Stored data:
◇ ◇ ◇ ◇
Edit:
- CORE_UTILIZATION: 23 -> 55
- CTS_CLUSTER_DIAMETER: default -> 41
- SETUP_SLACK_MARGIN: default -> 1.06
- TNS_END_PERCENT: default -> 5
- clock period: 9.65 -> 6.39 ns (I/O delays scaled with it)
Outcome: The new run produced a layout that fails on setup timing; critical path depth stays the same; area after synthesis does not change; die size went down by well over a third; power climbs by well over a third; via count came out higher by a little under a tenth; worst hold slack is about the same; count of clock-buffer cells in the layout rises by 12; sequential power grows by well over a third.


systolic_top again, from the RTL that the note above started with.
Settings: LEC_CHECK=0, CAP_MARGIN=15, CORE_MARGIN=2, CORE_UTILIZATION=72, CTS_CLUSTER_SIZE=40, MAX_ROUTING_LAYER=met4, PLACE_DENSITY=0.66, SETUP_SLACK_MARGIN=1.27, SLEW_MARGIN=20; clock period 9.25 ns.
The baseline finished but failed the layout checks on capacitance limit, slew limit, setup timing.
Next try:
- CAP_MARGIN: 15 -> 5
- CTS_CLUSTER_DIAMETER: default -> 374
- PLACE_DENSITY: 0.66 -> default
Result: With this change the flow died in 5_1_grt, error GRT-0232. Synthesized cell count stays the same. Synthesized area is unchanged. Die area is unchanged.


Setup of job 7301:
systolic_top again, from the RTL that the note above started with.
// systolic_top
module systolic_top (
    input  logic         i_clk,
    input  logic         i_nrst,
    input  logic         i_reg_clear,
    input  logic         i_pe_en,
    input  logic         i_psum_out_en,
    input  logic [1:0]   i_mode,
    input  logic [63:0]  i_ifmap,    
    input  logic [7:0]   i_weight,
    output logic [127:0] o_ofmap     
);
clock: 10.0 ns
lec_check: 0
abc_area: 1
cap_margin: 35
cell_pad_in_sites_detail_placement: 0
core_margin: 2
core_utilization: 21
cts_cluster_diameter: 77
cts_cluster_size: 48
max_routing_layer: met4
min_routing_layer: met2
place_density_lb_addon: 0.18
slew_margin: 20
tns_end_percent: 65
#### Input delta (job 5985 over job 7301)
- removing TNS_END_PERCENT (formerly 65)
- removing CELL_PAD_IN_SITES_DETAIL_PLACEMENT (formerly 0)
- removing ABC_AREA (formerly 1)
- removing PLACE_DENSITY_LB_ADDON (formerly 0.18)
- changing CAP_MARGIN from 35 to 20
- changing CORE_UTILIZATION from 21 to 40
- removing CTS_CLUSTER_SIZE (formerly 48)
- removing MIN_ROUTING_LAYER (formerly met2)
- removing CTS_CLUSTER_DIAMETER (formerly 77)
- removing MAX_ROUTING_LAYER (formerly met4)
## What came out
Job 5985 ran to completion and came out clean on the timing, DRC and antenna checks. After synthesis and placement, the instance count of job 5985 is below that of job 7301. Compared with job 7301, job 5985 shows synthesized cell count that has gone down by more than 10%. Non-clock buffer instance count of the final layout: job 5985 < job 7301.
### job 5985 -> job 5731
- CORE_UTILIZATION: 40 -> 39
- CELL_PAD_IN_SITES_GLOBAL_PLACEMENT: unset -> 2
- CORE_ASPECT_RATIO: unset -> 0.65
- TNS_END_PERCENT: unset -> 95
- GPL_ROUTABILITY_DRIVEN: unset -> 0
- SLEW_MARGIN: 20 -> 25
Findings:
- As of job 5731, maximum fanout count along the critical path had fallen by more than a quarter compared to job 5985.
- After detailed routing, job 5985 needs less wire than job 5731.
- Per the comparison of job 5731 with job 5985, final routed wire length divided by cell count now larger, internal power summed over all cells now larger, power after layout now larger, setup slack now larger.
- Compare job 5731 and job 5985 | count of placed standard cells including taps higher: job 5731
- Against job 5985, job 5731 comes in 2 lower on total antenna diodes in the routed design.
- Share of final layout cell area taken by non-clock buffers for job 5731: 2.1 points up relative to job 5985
◇ ◇ ◇ ◇
### TASK OBJECTIVE
Print out each record above exactly, with nothing omitted.

### FINISHED EXERCISE
Edit:
- CORE_UTILIZATION: 23 -> 55
- CTS_CLUSTER_DIAMETER: default -> 41
- SETUP_SLACK_MARGIN: default -> 1.06
- TNS_END_PERCENT: default -> 5
- clock period: 9.65 -> 6.39 ns (I/O delays scaled with it)
Outcome: The new run produced a layout that fails on setup timing; critical path depth stays the same; area after synthesis does not change; die size went down by well over a third; power climbs by well over a third; via count came out higher by a little under a tenth; worst hold slack is about the same; count of clock-buffer cells in the layout rises by 12; sequential power grows by well over a third.


systolic_top again, from the RTL that the note above started with.
Settings: LEC_CHECK=0, CAP_MARGIN=15, CORE_MARGIN=2, CORE_UTILIZATION=72, CTS_CLUSTER_SIZE=40, MAX_ROUTING_LAYER=met4, PLACE_DENSITY=0.66, SETUP_SLACK_MARGIN=1.27, SLEW_MARGIN=20; clock period 9.25 ns.
The baseline finished but failed the layout checks on capacitance limit, slew limit, setup timing.
Next try:
- CAP_MARGIN: 15 -> 5
- CTS_CLUSTER_DIAMETER: default -> 374
- PLACE_DENSITY: 0.66 -> default
Result: With this change the flow died in 5_1_grt, error GRT-0232. Synthesized cell count stays the same. Synthesized area is unchanged. Die area is unchanged.


Setup of job 7301:
systolic_top again, from the RTL that the note above started with.
// systolic_top
module systolic_top (
    input  logic         i_clk,
    input  logic         i_nrst,
    input  logic         i_reg_clear,
    input  logic         i_pe_en,
    input  logic         i_psum_out_en,
    input  logic [1:0]   i_mode,
    input  logic [63:0]  i_ifmap,    
    input  logic [7:0]   i_weight,
    output logic [127:0] o_ofmap     
);
clock: 10.0 ns
lec_check: 0
abc_area: 1
cap_margin: 35
cell_pad_in_sites_detail_placement: 0
core_margin: 2
core_utilization: 21
cts_cluster_diameter: 77
cts_cluster_size: 48
max_routing_layer: met4
min_routing_layer: met2
place_density_lb_addon: 0.18
slew_margin: 20
tns_end_percent: 65
#### Input delta (job 5985 over job 7301)
- removing TNS_END_PERCENT (formerly 65)
- removing CELL_PAD_IN_SITES_DETAIL_PLACEMENT (formerly 0)
- removing ABC_AREA (formerly 1)
- removing PLACE_DENSITY_LB_ADDON (formerly 0.18)
- changing CAP_MARGIN from 35 to 20
- changing CORE_UTILIZATION from 21 to 40
- removing CTS_CLUSTER_SIZE (formerly 48)
- removing MIN_ROUTING_LAYER (formerly met2)
- removing CTS_CLUSTER_DIAMETER (formerly 77)
- removing MAX_ROUTING_LAYER (formerly met4)
## What came out
Job 5985 ran to completion and came out clean on the timing, DRC and antenna checks. After synthesis and placement, the instance count of job 5985 is below that of job 7301. Compared with job 7301, job 5985 shows synthesized cell count that has gone down by more than 10%. Non-clock buffer instance count of the final layout: job 5985 < job 7301.
### job 5985 -> job 5731
- CORE_UTILIZATION: 40 -> 39
- CELL_PAD_IN_SITES_GLOBAL_PLACEMENT: unset -> 2
- CORE_ASPECT_RATIO: unset -> 0.65
- TNS_END_PERCENT: unset -> 95
- GPL_ROUTABILITY_DRIVEN: unset -> 0
- SLEW_MARGIN: 20 -> 25
Findings:
- As of job 5731, maximum fanout count along the critical path had fallen by more than a quarter compared to job 5985.
- After detailed routing, job 5985 needs less wire than job 5731.
- Per the comparison of job 5731 with job 5985, final routed wire length divided by cell count now larger, internal power summed over all cells now larger, power after layout now larger, setup slack now larger.
- Compare job 5731 and job 5985 | count of placed standard cells including taps higher: job 5731
- Against job 5985, job 5731 comes in 2 lower on total antenna diodes in the routed design.
- Share of final layout cell area taken by non-clock buffers for job 5731: 2.1 points up relative to job 5985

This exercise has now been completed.